Matters India reporter

Siliguri — A college in North Bengal marked the birth centernary of India’s only woman prime minister with a national seminar attempting to make a critical study of Indira Gandhi’s contribution both in the national and internationl politics of her ‘turbulent times’.

Salesian College Siliguri Campus Department of Political Science orgnaised the two days study on 24 & 25 November 2017.

“This year we are celebrating the birth centenary of Indira Gandhi (1917-1984), a leader who was charismatic, controversial and polarizing, and yet redefined democrac politics in India,” says convenor of the seminar and Assistant Professor Dr Veera Lobo.

Indira Priyadarshini was born in Allahabad on 19th November 1917.

Head of Political Science Department Mr Biju Mathew explained, “Indira Gandhi has been proclaimed the ‘Iron lady of India’ for her fierce political announcements and the garb of authoritarianism that has come to mark her tenure.”

Speaking at the inaugural address Principal of Salesian College Sonada and Siliguri campus Dr Gerge Thadathil posed few pertinent questions asking, “How do we rate the opponents of her ‘corruption’ and ‘authoritarianism’ being it in leading the student protests or in distrituting incognito the anti-emergency leaflets, having bettered the same plots of ’corruption’, in the decades that followed? Do we look at the anti-corruption campaigns unleashed today as even more mega corruptions imposed on the gullible to favor another set of family /business enterprises?”

Congressman and Professor of International Law at Jadavpur University Dr Om Prakash Mishra pointed out, “The world of Indira, her pitfalls and legacy has to be seen in the context of the ‘trubulent times’ she lived through.”

He was emphatic when he said, “It is foolishness to crtiticise Indira Gandhi from today’s standpoints. Everything has to be evaluated from the stand point of history.”

As a compliment to her political astuteness Prof Mishra said,”She imposed emergency and lifted emergency.
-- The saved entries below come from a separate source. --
Context: an optimization exercise on an open-source flow, tuned for small area, a short achievable clock period and few clock cycles per item. The choices shown serve that exercise and are no tape-out recipe.
The RTL was checked by simulation tests, not by an equivalence proof against the original design.
Power is estimated from default activity; no workload was simulated.

## ad5934_ctrl
module ad5934_ctrl (
    input  wire         clk,
    input  wire         rst,           
    input  wire         cmd_valid,
    output wire         cmd_ready,
    input  wire [167:0] cmd,
    output reg          rsp_valid,
    output wire [209:0] rsp,
    output wire         bus_req,
    output wire         bus_we,
    output wire [7:0]   bus_addr,
    output wire [7:0]   bus_wdata,
    input  wire         bus_ack,
    input  wire [7:0]   bus_rdata,
    input  wire         bus_err,
    input  wire [31:0]  poll_budget
);
Size in the first run: about 2500 cells after synthesis, about 400 flip-flops, ~440 I/O pins, about 23000 um^2 of cells after synthesis.
==> flow/config.mk <==
export PLATFORM = sky130hd
export DESIGN_NAME = ad5934_ctrl
export DESIGN_NICKNAME = ad5934_ctrl
export VERILOG_FILES = /design/flow/design.v
export SDC_FILE = /design/flow/constraint.sdc
export NUM_CORES = 4
export LEC_CHECK = 0
export CAP_MARGIN = 20
export CORE_MARGIN = 2
export CORE_UTILIZATION = 60
export CTS_CLUSTER_DIAMETER = 100
export CTS_CLUSTER_SIZE = 20
export PLACE_DENSITY = 0.65
export SETUP_SLACK_MARGIN = 4.4
export SLEW_MARGIN = 20
==> flow/constraint.sdc <==
create_clock -name core_clock -period 8.0 [get_ports {clk}]
set_input_delay 1.6000 -clock core_clock [delete_from_list [all_inputs] [get_ports {clk}]]
set_output_delay 1.6000 -clock core_clock [all_outputs]
set_load 0.01 [all_outputs]
standard.sh (not shown) runs the stock make flow with config.mk's settings and CLKGATE_MAP_FILE= SYNTH_SCRIPT=/design/flow/synth_recipe.tcl, a recipe that flattens the netlist after the stock synthesis.
==> flow/flow/run.sh <==
#!/bin/bash
# Standard layout, with the port buffers made of the smallest buffer cell.
set -euo pipefail
bash standard.sh 'BUFFER_PORTS_ARGS=-buffer_cell sky130_fd_sc_hd__buf_1' finish > orfs_make.log 2>&1
Testbench counts at the start, summed over its fixed seeds: cycles 52,357, commands 4,800.
Next try:
--- a/flow/config.mk
+++ b/flow/config.mk
@@ -8,8 +8,8 @@
 export CAP_MARGIN = 20
 export CORE_MARGIN = 2
-export CORE_UTILIZATION = 60
+export CORE_UTILIZATION = 66
 export CTS_CLUSTER_DIAMETER = 100
 export CTS_CLUSTER_SIZE = 20
-export PLACE_DENSITY = 0.65
-export SETUP_SLACK_MARGIN = 4.4
+export PLACE_DENSITY = 0.78
+export SETUP_SLACK_MARGIN = 4.5
 export SLEW_MARGIN = 20
=> The new run passed the timing, design-rule and antenna checks. Via count rises by about 3.5%. Final cell count falls by about 1.5%. Design area rises by about 0.3%. Power rises by about 0.43%. Setup slack improves by 0.079 ns. Register-to-register slack improves by 0.08 ns. Wire length stays flat. First-iteration DRC count rises by about 33%.
Next try:
--- a/flow/config.mk
+++ b/flow/config.mk
@@ -8,8 +8,6 @@
 export CAP_MARGIN = 20
 export CORE_MARGIN = 2
-export CORE_UTILIZATION = 66
-export CTS_CLUSTER_DIAMETER = 100
-export CTS_CLUSTER_SIZE = 20
-export PLACE_DENSITY = 0.78
-export SETUP_SLACK_MARGIN = 4.5
+export CORE_UTILIZATION = 50
+export PLACE_DENSITY = 0.65
+export SETUP_SLACK_MARGIN = 4.2
 export SLEW_MARGIN = 20
Hold slack is about the same.
Setup slack is worse by 0.20 ns.
Critical path depth drops by 11.
Non-clock buffer count shrinks by 11.
Sequential share of layout area decreases by 0.82 points.
Utilization shrinks by 17 points.
Wire length rises by 5.7%.
Clock skew drops by 0.020 ns.
Next try:
--- a/flow/config.mk
+++ b/flow/config.mk
@@ -8,6 +8,7 @@
 export CAP_MARGIN = 20
 export CORE_MARGIN = 2
-export CORE_UTILIZATION = 50
-export PLACE_DENSITY = 0.65
-export SETUP_SLACK_MARGIN = 4.2
+export CORE_UTILIZATION = 60
+export CTS_CLUSTER_SIZE = 20
+export PLACE_DENSITY = 0.72
+export SETUP_SLACK_MARGIN = 4.5
 export SLEW_MARGIN = 20
What happened: The changed run finished with timing, DRC and antenna clean; final cell count falls by about 2.3%; worst setup slack gains 0.19 ns; die area falls by 16%; global-route usage rises by 6.7 points; critical path depth rises by 11; synthesized cell count stays the same; synthesized area is unchanged.


Setup of build 15:
ad5934_ctrl again, from the RTL that the note above started with.
clock: 8.0 ns
lec_check: 0
cap_margin: 20
core_margin: 2
core_utilization: 60
cts_cluster_diameter: 100
cts_cluster_size: 20
place_density: 0.72
setup_slack_margin: 4.75
slew_margin: 20
Scripts as last shown in full above: flow/flow/run.sh
Build 15 was carried through to the last stage, and its layout satisfied the timing, design-rule and antenna checks.
Testbench counts of build 15, summed over its fixed seeds: cycles 52,357, commands 4,800.
The following lists how build 9 was set up differently from build 15:
# build 15
export LEC_CHECK = 0
export CAP_MARGIN = 20
export CORE_MARGIN = 2
export CORE_UTILIZATION = 60
export CTS_CLUSTER_DIAMETER = 100
export CTS_CLUSTER_SIZE = 20
export PLACE_DENSITY = 0.72
export SETUP_SLACK_MARGIN = 4.75
export SLEW_MARGIN = 20
create_clock -name core_clock -period 8.0 [get_ports {clk}]
# build 9
export LEC_CHECK = 0
export CAP_MARGIN = 20
export CORE_MARGIN = 2
export CORE_UTILIZATION = 60
export CTS_CLUSTER_DIAMETER = 100
export CTS_CLUSTER_SIZE = 20
export PLACE_DENSITY = 0.72
export SETUP_SLACK_MARGIN = 4.5
export SLEW_MARGIN = 20
create_clock -name core_clock -period 8.0 [get_ports {clk}]
--- outcome ---
- Compared to build 15, build 9 has worst setup slack 0.023 ns lower.
- Total power was higher in the run labelled build 15.
- Summary of build 9 over build 15: combinational power went down; final cycle utilization of the critical path went up; sequential power did not really move.
- Going from build 15 to build 9, max-slew headroom at the worst pin shrinks by 1.8 points.
- Fmax is higher on build 15
- Taking build 15 as the reference, in build 9 critical path buffer and inverter count essentially unchanged; delay of the slowest cell on the worst path increased 0.10 ns; multi-input combinational area share decreased 0.60 points.
- The lower final-layout worst hold slack came out of build 15.
The following lists how build 84 was set up differently from build 9:
# build 9
export LEC_CHECK = 0
export CAP_MARGIN = 20
export CORE_MARGIN = 2
export CORE_UTILIZATION = 60
export CTS_CLUSTER_DIAMETER = 100
export CTS_CLUSTER_SIZE = 20
export PLACE_DENSITY = 0.72
export SETUP_SLACK_MARGIN = 4.5
export SLEW_MARGIN = 20
create_clock -name core_clock -period 8.0 [get_ports {clk}]
# build 84
export LEC_CHECK = 0
export CAP_MARGIN = 20
export CORE_MARGIN = 2
export CORE_UTILIZATION = 50
export PLACE_DENSITY = 0.65
export SETUP_SLACK_MARGIN = 4.5
export SLEW_MARGIN = 20
create_clock -name core_clock -period 8.0 [get_ports {clk}]
Findings:
Build 9 → build 84: synthesized area roughly the same; area of all placed cells without fillers increased 4.7%; sequential share of cell area now sits lower.

==> afterwards: timing with drivers on the ports <==
In the flow no input, the clock included, has a driving cell. The finished layouts below were timed again as built, in two steps.
Step 1, drivers: a clkbuf_16 drives clk and a buf_2 each remaining input, both assumed.
Step 2 adds t to the input delays and takes it off the output delays; t is the mean of the earliest and latest rising clock arrival at the registers after step 1. Input paths then give back, and output paths get back, about the clock's delay inside the block.
Three values: ideal, step 1, step 2; two values: the first two.
| run | t, ns | setup slack, ns | latest minus earliest clock arrival (ns) | worst register clock-pin slew, ns |
|---|---|---|---|---|
| the first run of note 1 | 0.628 | 4.426 / 4.424 / 3.945 | 0.022 / 0.022 | 0.10 / 0.10 |
| the second run of note 1 | 0.615 | 4.505 / 4.481 / 4.144 | 0.036 / 0.036 | 0.11 / 0.11 |
| the third run of note 1 | 0.651 | 4.303 / 4.242 / 3.744 | 0.015 / 0.015 | 0.07 / 0.07 |
| the fourth run of note 1 | 0.653 | 4.493 / 4.493 / 4.082 | 0.031 / 0.031 | 0.07 / 0.07 |
| build 15 | 0.637 | 4.527 / 4.527 / 4.233 | 0.051 / 0.051 | 0.11 / 0.11 |
| build 9 | 0.628 | 4.504 / 4.504 / 4.014 | 0.045 / 0.044 | 0.11 / 0.11 |
| build 84 | 0.641 | 4.488 / 4.484 / 4.136 | 0.016 / 0.016 | 0.07 / 0.07 |
After both steps setup and hold are still met in every run listed. For the third run of note 1, which loses most, drivers alone change the setup slack by -0.061 ns; drivers and shift together by -0.559 ns.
That is courgae and conviction.”

He also recalled Mrs Gandhi’s answer to journlaists at Heathrow airport, London who asked,” What has been the gains of emergency?”

Mrs Gandhi replied nonchalantly, “It succeeded in alienating all sections of the people.”
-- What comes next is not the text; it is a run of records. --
What follows belongs to an exercise in optimizing a design on an open flow for small area, a short achievable clock period and few clock cycles per item; a production flow would make more cautious choices. Only simulation tests tie the RTL to the original design; equivalence was not proved.

Setup of old:
==> flow/design.v (excerpt) <==
module idfor_enc32 (
    input  wire        clk,
    input  wire        rst,
    input  wire        cmd_valid,
    output wire        cmd_ready,
    input  wire [27:0] cmd_n,
    input  wire [1:0]  cmd_sel,
    input  wire        in_valid,
    output wire        in_ready,
    input  wire [31:0] in_data,
    output wire        out_valid,
    input  wire        out_ready,
    output wire [31:0] out_data,
    output wire        out_last
);
    localparam integer R     = 164;      
    localparam integer K     = 2;        
    localparam integer GRES  = 3;        
    localparam [6:0]   ATAIL = 7'd64;    
    reg        f_act;
    reg [27:0] f_left;
    reg        cmd_rdy_r, in_rdy_r;
    reg        xv0, xv1;
    reg [32:0] xd0, xd1;            
    assign cmd_ready = cmd_rdy_r;
    assign in_ready  = in_rdy_r;
    wire        cmd_go = cmd_valid & cmd_rdy_r;
    wire        in_go  = in_valid & in_rdy_r;
    wire        x_push = cmd_go | in_go;
    wire [32:0] x_new  = cmd_go ? {1'b1, 2'b00, cmd_sel, cmd_n} : {1'b0, in_data};
    wire        x_pop;
    wire [1:0]  xcnt   = {1'b0, xv0} + {1'b0, xv1};
    wire [1:0]  xcnt_n = xcnt + {1'b0, x_push} - {1'b0, x_pop};
    wire        f_act_n = cmd_go ? 1'b1 : ((in_go && f_left == 28'd1) ? 1'b0 : f_act);
    always @(posedge clk) begin
        if (rst) begin
            f_act     <= 1'b0;
            f_left    <= 28'd0;
            cmd_rdy_r <= 1'b0;
            in_rdy_r  <= 1'b0;
            xv0       <= 1'b0;
            xv1       <= 1'b0;
        end else begin
            f_act <= f_act_n;
            if (cmd_go)
                f_left <= cmd_n;
            else if (in_go)
                f_left <= f_left - 28'd1;
            cmd_rdy_r <= ~f_act_n & (xcnt_n != 2'd2);
            in_rdy_r  <=  f_act_n & (xcnt_n != 2'd2);
            if (x_pop) begin
                if (xv1) begin
                    xd0 <= xd1;
                    xv1 <= x_push;
                    if (x_push) xd1 <= x_new;
  ...
Size in the first run: roughly 19000 cells after synthesis, about 100 I/O pins, about 0.24 mm^2 of cells after synthesis.
Settings: LEC_CHECK=0, ABC_CLOCK_PERIOD_IN_PS=4000, CAP_MARGIN=20, CORE_MARGIN=2, CORE_UTILIZATION=60, CTS_CLUSTER_DIAMETER=80, CTS_CLUSTER_SIZE=20, SLEW_MARGIN=20, SYNTH_MEMORY_MAX_BITS=8192; clock period 12.0 ns.
run.sh (not shown) runs the stock make flow with config.mk's settings and CLKGATE_MAP_FILE= SYNTH_SCRIPT=/design/flow/synth_recipe.tcl, a recipe that flattens the netlist after the stock synthesis.
old reached the end of the flow, and the finished layout is clean on the timing, DRC and antenna checks.
Testbench counts of old, summed over its fixed seeds: cycles 41,774, elements 35,051.
#### Input delta (new over old)
--- a/flow/design.v
+++ b/flow/design.v
@@ -421,19 +421,18 @@
     reg  [5:0]  cb, cmb;
     reg  [6:0]  ce;
     reg  [31:0] cref;
     reg         c_slow, c_lastsec;
     reg  [63:0] posbuf;
     reg  [31:0] hiacc;
     reg  [5:0]  hcnt;
     reg  [6:0]  xc;                  
     reg  [127:0] flags;              
-    reg  [6:0]  pcnt;
     reg  [4:0]  pnext;               
     wire [31:0] ev32   = eval[31:0];
     wire [31:0] mask_b = maskb;
     wire [5:0]  whi    = cmb - cb;
     wire [31:0] hv     = (cb >= 6'd32) ? 32'd0 : (ev32 >> cb);
     reg  [39:0] p_val;
     reg  [6:0]  p_w;
     reg         p_align, p_last;
     always @* begin
@@ -582,37 +581,42 @@
     wire [1:0]  exp_after_blk = (c_nblk != 21'd1) ? CX_BLK
                               : ((c_ntail != 28'd0) ? CX_TAIL : CX_HDR);
     reg [4:0]  pf_g;
     reg        pf_any;
     reg [31:0] pf_val;
     reg [2:0]  pf_n;
     reg        pr_v;                 
     reg [4:0]  pr_g;
     reg [3:0]  pr_f;
+    reg [2:0]  pr_n;                 
+    reg [6:0]  prem;                 
+    reg [2:0]  sc_n;
     integer q;
     always @* begin
         pf_g   = 5'd0;
         pf_any = 1'b0;
         for (q = 31; q >= 0; q = q - 1)
             if ((|flags[4 * q +: 4]) && q[4:0] >= pnext) begin
                 pf_g   = q[4:0];
                 pf_any = 1'b1;
             end
+        sc_n   = {2'b0, flags[4 * pf_g]} + {2'b0, flags[4 * pf_g + 1]}
+               + {2'b0, flags[4 * pf_g + 2]} + {2'b0, flags[4 * pf_g + 3]};
         pf_val = 32'd0;
         pf_n   = 3'd0;
         for (q = 0; q < 4; q = q + 1)
             if (pr_f[q]) begin
                 pf_val = pf_val | ({24'd0, 1'b0, pr_g, q[1:0]} << {pf_n, 3'b000});
                 pf_n   = pf_n + 3'd1;
             end
     end
     wire        pf_scan = (sq == SQ_PF) && (!pr_v || (e_acc && !desc_go));
-    wire [6:0]  pf_cnt = pcnt + {4'd0, pf_n};
+    wire        pf_last = ({4'd0, pr_n} == prem);
     wire [5:0]  d_whi  = mbr - bsel;
     reg  [5:0]  d_wmax;              
     always @* begin
         case (ebest[3:0])
             4'd0, 4'd1: d_wmax = 6'd32;
             4'd2:       d_wmax = 6'd16;
             4'd3:       d_wmax = 6'd10;
             4'd4:       d_wmax = 6'd8;
             4'd5:       d_wmax = 6'd6;
@@ -659,24 +663,25 @@
                 if (sa_idx == 7'd127)
                     xc <= 7'd0;
                 else if (sa_exc)
                     xc <= xc + 7'd1;
             end
             if (pf_scan) begin
                 pr_v  <= pf_any;
                 pr_g  <= pf_g;
                 pr_f  <= flags[4 * pf_g +: 4];
+                pr_n  <= sc_n;
                 pnext <= pf_g + 5'd1;
             end
             if (desc_go) begin
                 sq     <= SQ_REF;
             end else if (sq == SQ_PWAIT) begin
-                pcnt  <= 7'd0;
+                prem  <= ce;
                 pnext <= 5'd0;
                 pr_v  <= 1'b0;
                 if (!ev && !tq_v) sq <= SQ_PF;
             end else if (sq != SQ_IDLE && e_acc) begin
                 case (sq)
                     SQ_REF: begin
                         cb     <= bsel;
                         cmb    <= mbr;
                         ce     <= ebest;
@@ -689,20 +694,20 @@
                         hcnt   <= 6'd0;
                         xc     <= 7'd0;
                         c_descdone <= 1'b1;
                         sq    <= SQ_IDLE;
                     end
                     SQ_POS0: sq <= (ce > 7'd4) ? SQ_POS1 : SQ_HIW;
                     SQ_POS1: sq <= SQ_HIW;
                     SQ_HIW:  sq <= SQ_IDLE;
                     default: if (pr_v) begin   
-                        pcnt   <= pf_cnt;
-                        if (pf_cnt == ce) sq <= SQ_IDLE;
+                        prem   <= prem - {4'd0, pr_n};
+                        if (pf_last) sq <= SQ_IDLE;
                     end
                 endcase
             end else if (c_take) begin
                 case (c_exp)
                     CX_HDR: begin
                         c_nblk  <= h_nblk;
                         c_ntail <= h_ntail;
                         c_exp   <= (h_nblk != 21'd0) ? CX_BLK : CX_TAIL;
                         c_idx   <= 7'd0;
@@ -764,22 +769,22 @@
                 SQ_POS0: n_k = EK_POS0;
                 SQ_POS1: n_k = EK_POS1;
                 SQ_HIW: begin
                     n_k    = EK_HIW;
                     n_last = c_lastsec;
                 end
                 default: begin
                     n_load  = pr_v;
                     n_val   = {8'd0, pf_val};
-                    n_w     = {pf_n, 3'b000};
-                    n_lim   = 7'd64 - {1'b0, pf_n, 3'b000};
-                    n_lim32 = 7'd96 - {1'b0, pf_n, 3'b000};
-                    n_align = (pf_cnt == ce);
+                    n_w     = {pr_n, 3'b000};
+                    n_lim   = 7'd64 - {1'b0, pr_n, 3'b000};
+                    n_lim32 = 7'd96 - {1'b0, pr_n, 3'b000};
+                    n_align = pf_last;
                 end
             endcase
         end else if (c_take) begin
             n_load = 1'b1;
             case (c_exp)
                 CX_HDR: ;
                 CX_TAIL: begin
                     n_val   = c_vb;
                     n_w     = {c_nb, 3'b000};
Findings:
On xor and xnor area share after synthesis, old tracks new almost exactly. new falls short of old in maximum clock rate. On share of cell area taken by multi-input logic gates, new tracks old almost exactly. Status: number of buffers created by CTS parity (new, old). Compared with old, new shows a lower setup slack. The via count reported for new is higher than the one for old. new ends up with lower register-to-register slack than old does. Via count of the first global-routing pass delta for new relative to old: 1.6% higher. First-iteration DRC count was higher in the run labelled new. Compared with old, new shows detailed placement HPWL lower by 3000 um.
Testbench counts of new, summed over its fixed seeds: cycles 41,774, elements 35,051.

[port drivers added, routing unchanged]
No port has a modelled driver above. Below, the same layouts with a new extraction and two added sets of constraints. Step 1 sets driving cells, clkbuf_16 on the clock port and buf_2 on the other inputs (assumed; they add their load-dependent delay and slew). Step 2 also shifts input and output timing later by t, the mid clock arrival at the registers, as if the neighbouring blocks saw the same clock. a / b / c = no drivers / after step 1 / after step 2; a / b = the first two.
run	shift t [ns]	setup WS [ns]	worst setup path after step 2	clock arrival spread, ns	worst register clock-pin slew, ns
old	1.082	6.199 / 6.199 / 6.199	register to register	0.079 / 0.079	0.10 / 0.10
new	1.090	5.546 / 5.546 / 5.380	input to register	0.081 / 0.082	0.10 / 0.10
After both steps every run listed still meets setup and hold. For new, which loses most, drivers alone change the setup slack by 0.000 ns; drivers and shift together by -0.166 ns.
Topics of two academic sessions which followed in the first day included “Foreign Policy and Indira Gandhi” and “Indira Gandhi as a Historical Subject: Politics, Literature and Society.” Speakers at the sessions included academicians from New Delhi, Sikkim, Kolkata and North Bengal.

Aademic sessions on the second day included the following topics: India’s Financial and Fiscal Development : An Assessment by Professor Pinaki Chakraborty of National Institute of Public Finance and Policy, New Delhi; Society, State and Politics: An Exploration into Indira Gandhi’s ‘Realpolitik’ by Prof. M. Yasin of Sikkim University; and Nationalisation of Bank, Insurance and Elimination of Privy Pursue, along with its subthemes.

Mrs. Gandhi was neither attracted by long-winded theories of international relations, nor by an abstract conceptualisation of the configuration of international forces despite the fact that she had frequented Marxist circles.

Her continuous exposure to international affairs had given her an incomparable background and knowledge of the world when she became the Prime Minister.

In the political field, in spite the Indian National Congress split in 1969, Indira continued to govern with a slim majority. In 1971, Indira Gandhi and her congress were returned to power with a massively increased majority. As prime minister, Indira nationalised 14 banks in India. In the year 1971, she led India to victory in the Indo-Pakistan war making way for the formation of Bangladesh. In 1974, India tested its 1st nuclear weapon in the desert of Rajasthan. On 26 April 1975, Sikkim formally became India’s 22nd State.

She controlled extremism in Punjab and initiated the ‘high command’ culture in INC.

In Governance, she initiated populist policies; unleashed twenty one long months of uncertainty and fear during the National Emergency; and nationalized insurance and many private sector companies, making India officially a Socialist Republic (42nd Amendment). She introduced through five year plans social welfare schemes for poor and unemployed besides promoting self-employment; and retained proximity to Soviet Union with the Friendship Treaty of 1971, ignoring the nuclear threat from US.

In the Social field Indira couldn’t materialize her populist slogan ‘Garibi Hatao’ (Eradicate Poverty). She initiated Green Revolution in her economic policy. She gave importance to environment protection through establishment of Project Tiger (1973), Wildlife Protection Act (1972) and setting up more National Parks.

Indira Gandhi was martyred for her anti-Khalisthan actions in Operation Blue Star, a dark spot in the twentieth century history of India. Yet her work and motive to uplift the poorer sections of the country is commendable and her fierce spirit in politics against opposition has left an indelible mark.